O céu azul limpo é como uma alma sem mágoas ou quase sem. Independentemente do que seja, mais um dia de sol se inicia, e ilumina o cômodo através da fresta da janela.


Desviando o olhar para a cama, vejo ao meu lado direito as costas largas e definidas do homem que aos poucos perde seus fios castanhos escuros para os brancos. Alexandre não é velho — não gosta quando eu o chamo assim — mas está ficando. Não vejo a idade como o marco da velhice, muitas pessoas não aparentam ter a idade que tem. Ele faz parte desse grupo. O que pega é a naturalidade da vida, as rugas logo mais ficarão marcadas, deixando claro o amadurecimento e os anos bem vividos.


Envelhecer é lindo, o ciclo da vida em si. E chegar até a linha final do tempo é como correr uma maratona e ver a linha de chegada. Se for para viver até o último suspiro que seja com saúde. Que para mim venha com muita abundância e com a sorte de viver os anos finais ao lado dele. Alexandre.


Deixo um beijo molhado em seu ombro desnudo. Aproveito para inalar o cheiro de sabonete misturado com o da sua pele.


— Acordou cedo — sua voz rouca e abafada pelos lençóis.
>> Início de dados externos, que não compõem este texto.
$ cat src/flat_wrapper.sv
// flat-port wrapper written by rule: the top's interface ports become plain ports
module pipe_issue_flat 
#(
   parameter int DEPTH     = 4,
   parameter int HAZ_DEPTH = 2,
   parameter int FUNC_MAX  = 11
)
  (clk, rst_n, bus_in_valid, bus_in_instr, bus_stall_in, bus_in_ready, bus_iss_valid, bus_rs1, bus_rs2, bus_rd, bus_func, bus_addr, bus_fifo_count, bus_illegal_cnt, bus_issued_cnt);
  pipe_issue_if bus_i ();
  input logic clk;
  input logic rst_n;
  input wire logic [$bits(bus_i.in_valid)-1:0] bus_in_valid;
  input wire logic [$bits(bus_i.in_instr)-1:0] bus_in_instr;
  input wire logic [$bits(bus_i.stall_in)-1:0] bus_stall_in;
  output wire logic [$bits(bus_i.in_ready)-1:0] bus_in_ready;
  output wire logic [$bits(bus_i.iss_valid)-1:0] bus_iss_valid;
  output wire logic [$bits(bus_i.rs1)-1:0] bus_rs1;
  output wire logic [$bits(bus_i.rs2)-1:0] bus_rs2;
  output wire logic [$bits(bus_i.rd)-1:0] bus_rd;
  output wire logic [$bits(bus_i.func)-1:0] bus_func;
  output wire logic [$bits(bus_i.addr)-1:0] bus_addr;
  output wire logic [$bits(bus_i.fifo_count)-1:0] bus_fifo_count;
  output wire logic [$bits(bus_i.illegal_cnt)-1:0] bus_illegal_cnt;
  output wire logic [$bits(bus_i.issued_cnt)-1:0] bus_issued_cnt;
  assign bus_i.in_valid = bus_in_valid;
  assign bus_i.in_instr = bus_in_instr;
  assign bus_i.stall_in = bus_stall_in;
  assign bus_in_ready = bus_i.in_ready;
  assign bus_iss_valid = bus_i.iss_valid;
  assign bus_rs1 = bus_i.rs1;
  assign bus_rs2 = bus_i.rs2;
  assign bus_rd = bus_i.rd;
  assign bus_func = bus_i.func;
  assign bus_addr = bus_i.addr;
  assign bus_fifo_count = bus_i.fifo_count;
  assign bus_illegal_cnt = bus_i.illegal_cnt;
  assign bus_issued_cnt = bus_i.issued_cnt;
  pipe_issue #(.DEPTH(DEPTH), .HAZ_DEPTH(HAZ_DEPTH), .FUNC_MAX(FUNC_MAX)) u_core (.clk(clk), .rst_n(rst_n), .bus(bus_i));
endmodule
— Você que está dormindo mais que a cama. — acaricio suas costas com o intuito dele acordar de vez. — Alê?


— Gio...


— Acordei com vontade daquelas biscoitinhos que você compra pra mim, será que vende aqui?


Ainda sonolento e com uma preguiça que só os domingos nos proporcionam, ele se vira para mim. Sua cara está amassada e seu cabelo desalinhado.


— Se não vender eu vou até Ipanema buscar.


Não duvido de que faria algo nesse nível por mim.


— Então acorda, tá tarde já. Não posso aparecer depois do café.


— Vai se arrumando dengosa, vou logo atrás de você.


Não demorou muito para que sua presença se
fizesse presente tanto no banheiro quanto nos demais cômodos da casa.


Diferente dos outros dias, o barulho de casa cheia parece não existir. Era como estar no meu apartamento, a diferença entre um e outro é o metro quadrado.


— Parece que fomos os primeiros a acordar.


— E você toda preocupada.


Casto foi o beijo que me deu, nosso bom dia foi verbalizado assim, vindo do íntimo e um dos sinônimos de romântico.


— São apenas 8:30, temos tempo pela frente — completou ao me olhar nos olhos.


Franzi a testa, como estou de férias não me preocupo muito com minhas obrigações. Mas no meu peito invade aquele desconforto de que algo foi esquecido.



Me fode. — levou as mãos do rosto até os cabelos, o que eu esqueci ele também não se lembrou. — Hoje era dia de missa.